Aunque quizá no sea ésta la mejor carta de presentación para darme a conocer entre los lectores de ReL, he de confesarles que, aquí donde me ven, guardo cierto parecido con una lagartija puesta al sol. A saber: sin pelo y con la sangre caliente. Lo del pelo es cuestión genética, que para la alopecia aún no se ha encontrado cura. Lo de la sangre caliente, lo entenderá el lector enseguida: cada vez que sintonizo ciertas cadenas o que leo según qué periódicos, mi cuerpo reacciona de forma automática… y me hierve la sangre. Por ejemplo, mi organismo rechaza la exposición sin anestesia a más de dos minutos de discurso de
Enric Sopena; me pongo bizco cada vez que leo a
Juan Bedoya en El País o los titulares de Público; y me producen un irrefrenable sarpullido las cansinas críticas a
Cañizares y a
Rouco por ser los causantes de todos los males de España, incluida la muerte de
Manolete. Y esto, por no hablar de los
Pepiños,
Bermejos y
Folloneros varios. Apuesto a que a más de un lector le pasa lo mismo. Por más que intento ser un hombre templado, la marea de críticas de panfleto y de soflamas manidas contra la Iglesia termina, no pocas veces, por hastiarme.

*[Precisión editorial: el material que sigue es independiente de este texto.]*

`src/bfr_pkg.sv`:
```
// Shared types and constants for the bitmap font text renderer.
// Holds command/config codes, size limits and the controller/datapath structs.
// No dependencies.
`default_nettype none

package bfr_pkg;

    // Default storage sizes, handed to the top-level parameters
    localparam int GLYPH_ENTRIES_DEF = 256;
    localparam int BITMAP_BYTES_DEF  = 4096;

    // Glyph size limits
    localparam logic [6:0] MAX_GLYPH_W = 7'd64;
    localparam logic [6:0] MAX_GLYPH_H = 7'd64;

    // Configuration port geometry
    localparam int CFG_IDX_W  = 3;
    localparam int CFG_DATA_W = 16;

    // Command codes
    localparam logic [1:0] CMD_WRITE_CHAR = 2'd0;
    localparam logic [1:0] CMD_SET_CURSOR = 2'd1;
    localparam logic [1:0] CMD_LOAD_DESC  = 2'd2;
    localparam logic [1:0] CMD_LOAD_BYTE  = 2'd3;

    // Configuration register indexes
    localparam logic [2:0] CFG_FIRST_CHAR = 3'd0;
    localparam logic [2:0] CFG_LAST_CHAR  = 3'd1;
    localparam logic [2:0] CFG_CHAR_GAP   = 3'd2;
    localparam logic [2:0] CFG_FG_COLOR   = 3'd3;
    localparam logic [2:0] CFG_BG_COLOR   = 3'd4;
    localparam logic [2:0] CFG_WRAP_EN    = 3'd5;
    localparam logic [2:0] CFG_DISP_WIDTH = 3'd6;
    localparam logic [2:0] CFG_NL_STEP    = 3'd7;

    // Control characters
    localparam logic [7:0] CHAR_LF = 8'h0A;
    localparam logic [7:0] CHAR_CR = 8'h0D;

    // Controller -> datapath commands
    typedef struct packed {
        logic accept;      // take the item on the input ports
        logic latch_desc;  // capture the glyph descriptor read
        logic reduce;      // fold bitmap base into range, then load address
        logic fetch;       // issue one bitmap byte read
        logic emit;        // load output registers with one column
        logic advance;     // move cursor past the character
    } t_ctl;

    // Datapath -> controller status
    typedef struct packed {
        logic render;      // item on the ports is a printable character
        logic base_ok;     // bitmap base is inside the store
        logic fetch_last;  // current byte is the last of the column
        logic bpc_zero;    // glyph has zero height
        logic width_zero;  // glyph has zero width
        logic col_last;    // current column is the last one
    } t_sts;

endpackage

`default_nettype wire

```
`src/bfr_ctrl.sv`:
```
// Controller state machine of the bitmap font text renderer.
// Sequences descriptor lookup, byte fetch, column emit and cursor advance.
// Depends on bfr_pkg.
`default_nettype none

module bfr_ctrl
    import bfr_pkg::*;
(
    input  wire logic i_clk,
    input  wire logic i_rst_n,
    input  wire logic i_start,
    input  wire t_sts i_sts,
    output t_ctl      o_ctl,
    output logic      o_busy
);

    typedef enum logic [2:0] {
        S_IDLE,
        S_DESC,
        S_REDUCE,
        S_FETCH,
        S_DRAIN,
        S_EMIT,
        S_ADVANCE
    } t_state;

    t_state r_state;
    t_state n_state;
    logic   accept;

    assign accept = i_start && (r_state == S_IDLE);

    always_comb begin
        n_state = r_state;
        unique case (r_state)
            S_IDLE: begin
                if (accept && i_sts.render) n_state = S_DESC;
            end
            S_DESC: n_state = S_REDUCE;
            S_REDUCE: begin
                if (i_sts.base_ok) begin
                    if (i_sts.width_zero)    n_state = S_ADVANCE;
                    else if (i_sts.bpc_zero) n_state = S_EMIT;
                    else                     n_state = S_FETCH;
                end
            end
            S_FETCH: begin
                if (i_sts.fetch_last) n_state = S_DRAIN;
            end
            S_DRAIN: n_state = S_EMIT;
            S_EMIT: begin
                if (i_sts.col_last)      n_state = S_ADVANCE;
                else if (i_sts.bpc_zero) n_state = S_EMIT;
                else                     n_state = S_FETCH;
            end
            S_ADVANCE: n_state = S_IDLE;
            default:   n_state = S_IDLE;
        endcase
    end

    always_ff @(posedge i_clk) begin
        if (!i_rst_n) begin
            r_state <= S_IDLE;
        end else begin
            r_state <= n_state;
        end
    end

    always_comb begin
        o_ctl            = '0;
        o_ctl.accept     = accept;
        o_ctl.latch_desc = (r_state == S_DESC);
        o_ctl.reduce     = (r_state == S_REDUCE);
        o_ctl.fetch      = (r_state == S_FETCH);
        o_ctl.emit       = (r_state == S_EMIT);
        o_ctl.advance    = (r_state == S_ADVANCE);
    end

    assign o_busy = (r_state != S_IDLE);

`ifndef ASSERT_OFF
    a_fetch_needs_bytes: assert property (@(posedge i_clk) disable iff (!i_rst_n)
        (r_state == S_FETCH) |-> !i_sts.bpc_zero)
        else $error("byte fetch on a zero-height glyph");

    a_drain_after_fetch: assert property (@(posedge i_clk) disable iff (!i_rst_n)
        (r_state == S_DRAIN) |-> ($past(r_state) == S_FETCH))
        else $error("drain entered without a fetch");

    a_last_col_advances: assert property (@(posedge i_clk) disable iff (!i_rst_n)
        (r_state == S_EMIT && i_sts.col_last) |=> (r_state == S_ADVANCE))
        else $error("last column did not advance the cursor");
`endif

endmodule

`default_nettype wire

```
`config.mk`:
```
export PLATFORM = sky130hd
export DESIGN_NAME = bfr_ctrl
export DESIGN_NICKNAME = d
export VERILOG_FILES = /design/src/bfr_pkg.sv /design/src/bfr_ctrl.sv
export SDC_FILE = /design/constraint.sdc
export NUM_CORES = 1
export LEC_CHECK = 0
export BUFFER_PORTS_ARGS = -buffer_cell sky130_fd_sc_hd__buf_2
export CORE_AREA = 5 5 42 44
export DETAILED_ROUTE_END_ITERATION = 10
export DIE_AREA = 0 0 47 49
export PLACE_DENSITY = 0.54
export SETUP_SLACK_MARGIN = 0.5
export SLEW_MARGIN = 40
export SYNTH_ARGS = -nofsm -noshare
export SYNTH_HDL_FRONTEND = slang
export SYNTH_SLANG_ARGS = --single-unit
```
`constraint.sdc`:
```
create_clock -name i_clk -period 2.05 [get_ports i_clk]
set_input_delay 0.205 -clock i_clk [delete_from_list [all_inputs] [get_ports i_clk]]
set_output_delay 0.205 -clock i_clk [all_outputs]
set_load 0.05 [all_outputs]
```
==> results of run 1 <==
-- layer usage --
metal	vias up	wire (µm)
met3	0	107
met5	-	0
met4	0	0
li1	171	-
met2	17	324
met1	134	287
-- stage by stage --
step                total power (µW)  cell area (µm²)
floorplan                      397.9            315.3
CTS                            547.3            404.1
global route                   587.5            411.6
finish                         542.6            411.6
detailed placement             426.4            372.9
global placement               424.9            372.9
-- repair_timing --
item / in CTS / in global routing
pin swaps: 0 / 0
endpoints found under the setup margin: 1 / 3
resized for setup: 3 / 3
-- worst max-delay path by stage --
stage | start | endpoint | slack (ns) | cells past startpoint
final | r_state[0]$_SDFFE_PN0P_ | o_ctl[5] | 0.55 | 3
after CTS | r_state[2]$_SDFFE_PN0P_ | o_ctl[5] | 0.51 | 3
after detailed placement | r_state[0]$_SDFFE_PN0P_ | o_ctl[5] | 0.66 | 3
after global routing | r_state[0]$_SDFFE_PN0P_ | o_ctl[5] | 0.51 | 3
after global placement | r_state[0]$_SDFFE_PN0P_ | o_ctl[5] | 0.66 | 3
after floorplan | r_state[1]$_SDFFE_PN0P_ | o_ctl[0] | 0.66 | 3
-- power by group through the flow --
stage	sequential [µW]	clock, µW	combinational (µW)
floorplan	85.6	0	312
global placement	121	0	303
detailed placement	122	0	304
CTS	125	113	309
global route	136	120	331
finish	126	106	311
-- area by class of cell --
cell class              instances  area (µm²)  share of cell area
multi-input cells              33       210.2              0.5106
repair buffers                 15       81.33              0.1976
flip-flops and latches          3       66.31              0.1611
clock buffers                   4       26.28             0.06383
well taps                      16       20.02             0.04863
inverters                       2       7.507             0.01824
-- worst reg2reg max path: cells and delay by family (launching register included) --
| kind | cells | cell delay, ns |
|---|---|---|
| flops | 1 | 0.43 |
| simple gates | 4 | 0.64 |
-- cells by family (layout without fill, tap and decap cells) --
logic type | count (synthesis) | in the layout
and+or+nand+nor | 22 | 22
AOI/OAI and AO/OA | 11 | 11
buffers and inverters | 6 | 21
DFF | 3 | 3
-- cell usage in the layout, fill, tap and decap left out, drive strengths merged, types with 2 or more instances in the layout --
master / n
o21ai: 2
dfxtp: 3
inv: 2
nor2: 6
and2: 2
a21oi: 5
clkbuf: 4
nand2: 4
nand2b: 2
buf: 15
nor3: 2
and3b: 2
==> flow_summary.json, run 1 <==
{
  "status": "finished clean",
  "critPathKind": "reg2out",
  "drive_gt1_frac": 0.4912,
  "cp.required_ns": 1.85,
  "synth_area_um2": 310.3,
  "synth_compound_area_frac": 0.2379,
  "rrSetupSlack_ns": 0.87,
  "reg_top3": "r_state x3",
  "synthAdderAreaFrac": 0,
  "synth_most_common_cell": "nor2_1",
  "slowest_delay_ns": 0.40,
  "synth_top_flop_cell": "dfxtp_1",
  "rsz0062_at_grt": "false",
  "tightest_slew_ns": 0.2508,
  "hold_violations": 0,
  "top_register": "r_state",
  "pwr-share-clk": 0.195,
  "antenna_found_initial": 0,
  "setup_ws_ns": 0.5460,
  "ys_top_cells_by_area": "dfxtp_1, buf_6, a21oi_1",
  "fin_crit_ns": 1.504,
  "grt_util_met2": 0.09276,
  "h-tree-depth": 1,
  "globalRouteOverflowTotal": 0,
  "ir_drop_mv": 0.3416,
  "synth_edf_count": 0,
  "rr_startpoint": "r_state[1]$_SDFFE_PN0P_",
  "drv_cap": 0,
  "synth_top_cell_area_share": 0.1935,
  "crit_path_top_delay_cell": "or3_4",
  "synth_xor_area_frac": 0,
  "whs_ns": 0.2261,
  "met1_usage": 0.07002,
  "finClkSkew_ns": 0.001517,
  "grt_pass1_wl_um": 1035,
  "path_clk_slew_ns": 0.04,
  "min_to": "r_state[0]$_SDFFE_PN0P_",
  "synth.largest_area_cell": "dfxtp_1",
  "power_switching_uw": 275.0,
  "drt_first_pass_iters": 4,
  "path_max_fanout": 12,
  "p_seq_frac": 0.232,
  "combPwrFrac": 0.573,
  "final_core_util": 0.2938,
  "min_path_cells": 2,
  "gp_congestion": 0.6961,
  "leakage_uw": 0.0002007,
  "cts_tree": "done",
  "critPathLaunchType": "register",
  "ys_seq_area_frac": 0.1935,
  "yosys_warnings": 0,
  "root_buffer": "clkbuf_4",
  "via_per_inst": 4.411,
  "core-area_mm2": 0.001401,
  "die_area_mm2": 0.002303,
  "synth-async-reset-ratio": 0,
  "drt-wirelength-per-cell_um": 9.849,
  "hp-start": "i_rst_n",
  "io_pins": 16,
  "r2r_cells": 4,
  "yosys-mux-area-fraction": 0,
  "fin_cells": 73,
  "cts.sinks": 3,
  "critPathTopFamily": "simple AND/OR/NAND/NOR gates",
  "end_kind": "output port",
  "ys_seq_elements": 3,
  "max_clock_freq_mhz": 664.9,
  "cts_buffers": 3,
  "reg2reg_to": "r_state[2]$_SDFFE_PN0P_",
  "synth_area_per_cell_um2": 7.388,
  "totalWireLength_um": 719,
  "synth_common_cells": "nor2_1, a21oi_1, nand2_1",
  "busiest_layer": "met2",
  "postRouteAntennaNets": 0,
  "p_sw_frac": 0.5068,
  "syn_inst": 42,
  "start_util": 0.2214,
  "grt_util_met3": 0.05535,
  "row_count": 14,
  "worstPathArrival_ns": 1.30,
  "period_share": 0.7337,
  "fill_cells": 154,
  "n_antenna_cell": 0,
  "timing.slew.headroom": 0.8340,
  "cp_cell_sequence": "or3_4 > nor2_1 > buf_6",
  "hpwl_um": 560.5,
  "internal-power_uw": 267.6,
  "min_path_type": "in2reg",
  "fin_setup_tns_ns": 0,
  "syn_nets": 51,
  "port_buffers": 15,
  "finalSetupViolCount": 0,
  "clock_path_buffers": 2,
  "die_x_um": 47,
  "fin_nets": 67,
  "dpl_worst_slack_ns": 0.6598,
  "grt_use_total": 0.06821,
  "crit_buf_inv": 1,
  "place_inst": 69,
  "yosysUniqueCellTypes": 25,
  "areaGrowthSynthToFinish_pct": 32.66,
  "postCtsSetupBuffers": 0,
  "grt_pass1_vias": 262,
  "synth_top_family_by_area": "simple AND/OR/NAND/NOR gates",
  "maxSlewViolCount": 0,
  "grt_max_degree": 14,
  "drc_errors": 0,
  "drt_iter0_drc": 2,
  "synthSimpleGateAreaFrac": 0.4234,
  "clk_latency_ns": 0.24,
  "largest_reg_flops": 3,
  "powerDensity_mw_per_mm2": 1318,
  "die_h_um": 49,
  "holdBufCountCts": 0,
  "vias": 322
}
Note: power is estimated with default switching activity, not from simulation.
==> inputs of run 2 (changes only) <==
==> constraint.sdc (replaced) <==
create_clock -name i_clk -period 1.5 [get_ports i_clk]
set_input_delay 0.15 -clock i_clk [delete_from_list [all_inputs] [get_ports i_clk]]
set_output_delay 0.15 -clock i_clk [all_outputs]
set_load 0.05 [all_outputs]
==> run 2 against run 1 <==
  * Register-to-register slack worse by 0.54 ns
  * Critical endpoint unchanged
  * First-iteration DRC count grew to 3.0 times the previous value
  * Die area unchanged
  * Sequential cell count stayed put
  * Sequential power is 13% higher
  * Global-route usage up 3.2 points
==> flow_summary.json, run 2 (same netlist as run 1, synthesis figures left out) <==
{
  "status": "finished clean",
  "place_area_um2": 409.1,
  "crit_buf_inv": 1,
  "path_clk_slew_ns": 0.04,
  "drc_errors": 0,
  "cts.sinks": 3,
  "die_x_um": 47,
  "n_antenna_cell": 0,
  "mostFrequentLayoutCells": "buf_6, buf_2, nor2_4, a21oi_1, buf_8",
  "port_buffers": 15,
  "io_pins": 16,
  "fin_setup_tns_ns": 0,
  "core-area_mm2": 0.001401,
  "period_share": 0.9180,
  "areaGrowthSynthToFinish_pct": 118.1,
  "postRouteAntennaNets": 0,
  "grt_max_degree": 7,
  "grt_pass1_wl_um": 1669,
  "critPathTopFamily": "simple AND/OR/NAND/NOR gates",
  "cts_buffers": 3,
  "cp.required_ns": 1.35,
  "path_max_fanout": 3,
  "dpl_worst_slack_ns": 0.1520,
  "total_power_uw": 1084,
  "root_buffer": "clkbuf_4",
  "die_area_mm2": 0.002303,
  "maxSlewViolCount": 0,
  "largest_reg_flops": 3,
  "fin_crit_ns": 1.377,
  "clock_path_buffers": 2,
  "worstPathArrival_ns": 1.23,
  "hpwl_um": 603.8,
  "die_h_um": 49,
  "layout_commonest_cell": "buf_6",
  "cts_tree": "done",
  "start_util": 0.2214,
  "rsz0062_at_grt": "true",
  "min_path_type": "in2reg",
  "fill_cells": 141,
  "grt_pass1_vias": 435,
  "row_count": 14,
  "gp_congestion": 0.6843,
  "cp_cell_sequence": "or3_4 > nor2_4 > buf_8",
  "finClkSkew_ns": 0.002121,
  "timing.slew.headroom": 0.8342,
  "critPathLaunchType": "register",
  "fin_nets": 80,
  "drt_iter0_drc": 6,
  "powerDensity_mw_per_mm2": 1602,
  "via_per_inst": 4.314,
  "worst-path-stages": 3,
  "design_area_um2": 676.9,
  "tightest_slew_ns": 0.2505,
  "ir_drop_mv": 0.6958,
  "critPathKind": "reg2out",
  "drt-wirelength-per-cell_um": 11.86,
  "slowest_delay_ns": 0.41,
  "leakage_uw": 0.0003076,
  "totalWireLength_um": 1020,
  "setup_ws_ns": 0.1230,
  "clk_latency_ns": 0.23,
  "min_path_cells": 3,
  "h-tree-depth": 1,
  "drive_gt1_frac": 0.7143,
  "top_register": "r_state",
  "crit_path_top_delay_cell": "or3_4",
  "holdBufCountCts": 0,
  "antenna_found_initial": 0,
  "finalSetupViolCount": 0,
  "drv_cap": 0,
  "vias": 371,
  "hold_violations": 0,
  "reg_top3": "r_state x3",
  "grt_use_total": 0.1007,
  "r2r_cells": 5,
  "end_kind": "output port",
  "globalRouteOverflowTotal": 0,
  "max_clock_freq_mhz": 726.2,
  "drt_first_pass_iters": 3
}
-- run 2: repair_timing --
item,4_1_cts,5_1_grt
endpoints found under the setup margin,10,10
setup buffers,9,3
resized for setup,29,12
pin swaps,9,8
-- run 2: report_power, final --
part	internal, µW	switching [µW]
combinational	387	414
sequential	112	29.9
clock	99.7	41.3
-- run 2: path summary, 6_finish.rpt --
path	from	end	slack (ns)
min reg2reg	r_state[2]$_SDFFE_PN0P_	r_state[0]$_SDFFE_PN0P_	0.74
max	r_state[0]$_SDFFE_PN0P_	o_ctl[5]	0.12
max reg2reg	r_state[2]$_SDFFE_PN0P_	r_state[2]$_SDFFE_PN0P_	0.33
min	i_rst_n	r_state[1]$_SDFFE_PN0P_	0.16
-- run 2: layout make-up --
cell class	count	area (µm²)	share of cell area
Tap cell	16	20.02	0.02957
Inverter	2	7.507	0.01109
Sequential cell	3	71.32	0.1054
Clock buffer	4	26.28	0.03882
Timing Repair Buffer	28	262.8	0.3882
Multi-Input combinational cell	33	289.0	0.4270
-- run 2: worst register-to-register path, delay by kind of cell (launching register included) --
kind                   cells  cell delay [ns]
AND/OR/NAND/NOR            3             0.45
flip-flops                 1             0.36
buffers and inverters      1             0.13
AO/OA/AOI/OAI              1             0.12
-- run 2: through the flow --
stage | hold slack (ns) | instances | util
2_1_floorplan | 0.2670 | 42 | -
3_3_place_gp | 0.4210 | 70 | 0.2920
3_5_place_dp | 0.4143 | 70 | 0.2920
4_1_cts | 0.1589 | 83 | 0.4313
5_1_grt | 0.1631 | 86 | 0.4830
6_report | 0.1649 | 86 | 0.4830
-- run 2: layer usage --
metal	track usage	up-vias	wire length (µm)
li1	-	197	-
met1	0.1055	166	409
met2	0.1606	8	572
met3	0.007380	0	39
met4	0.1014	0	0
met5	0	-	0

Y salto, claro. Lo malo es que las pullas contra la Iglesia no siempre vienen de personajes políticos o mediáticos (más vendidos a su propia fama y a sus amos, que al rigor y a la verdad), sino que llegan desde el entorno más cercano. Cuando los hostiles a la fe en Cristo no están en el Gobierno o en un plató, sino en el salón de casa, en la oficina o entre los amigos, la mejor forma de defender la fe no es, precisamente, a mamporrazos. Y, siendo honestos, tampoco la acritud es el mejor bálsamo para las heridas que nos infligen los laicistas de distinto pelaje. En el documento
Orientaciones morales ante la situación actual de España, los obispos españoles recordaban que, frente a los ataques contra la fe, los católicos hemos de evitar tres posturas: la sumisión, la desesperanza y la confrontación. Esto es, que tan mal resultado da callarse para no sufrir el menosprecio de nuestros conocidos («no me digas que tú eres cristiano…pufff»), como tirar la toalla («yo ya no digo nada, que a mi hermana no hay quien la convenza»), como, finalmente, empuñar el escudo de cruzado y sacar la tizona vengadora para arremeter contra todo lo que se mueva y huela a pagano. Al fin y a la postre, lo único que puede hacer cambiar de postura a una persona que carga contra la fe en
Jesucristo y en su Iglesia, es el testimonio de vida y de palabra. Testimonio valiente, prudente y constante, eso sí. Para lograrlo, al católico –como usted y como yo, querido lector– no le queda más remedio que remangarse la camisa y comprometer su vida, de verdad, al servicio del Evangelio. Fray Ejemplo es el mejor de los maestros y, en rigor, el único que puede hablar de Cristo vivo de forma convincente. Cierto que pegarle un collejón a
Enric Sopena mientras suelta espumarajos por la boca en La Noria es una tentación muy apetecible. Cierto que la sola idea de amordazar al amigo socialista que todos tenemos, en pleno mitin de bar, hace suspirar anhelante. Pero cierto, mucho más cierto, es que Cristo nos pide ejemplo, testimonio, acción, coherencia, vida orante… Acaso, porque ya intuía que podíamos terminar por convertirnos en unos mediocres cristianos mamporreros.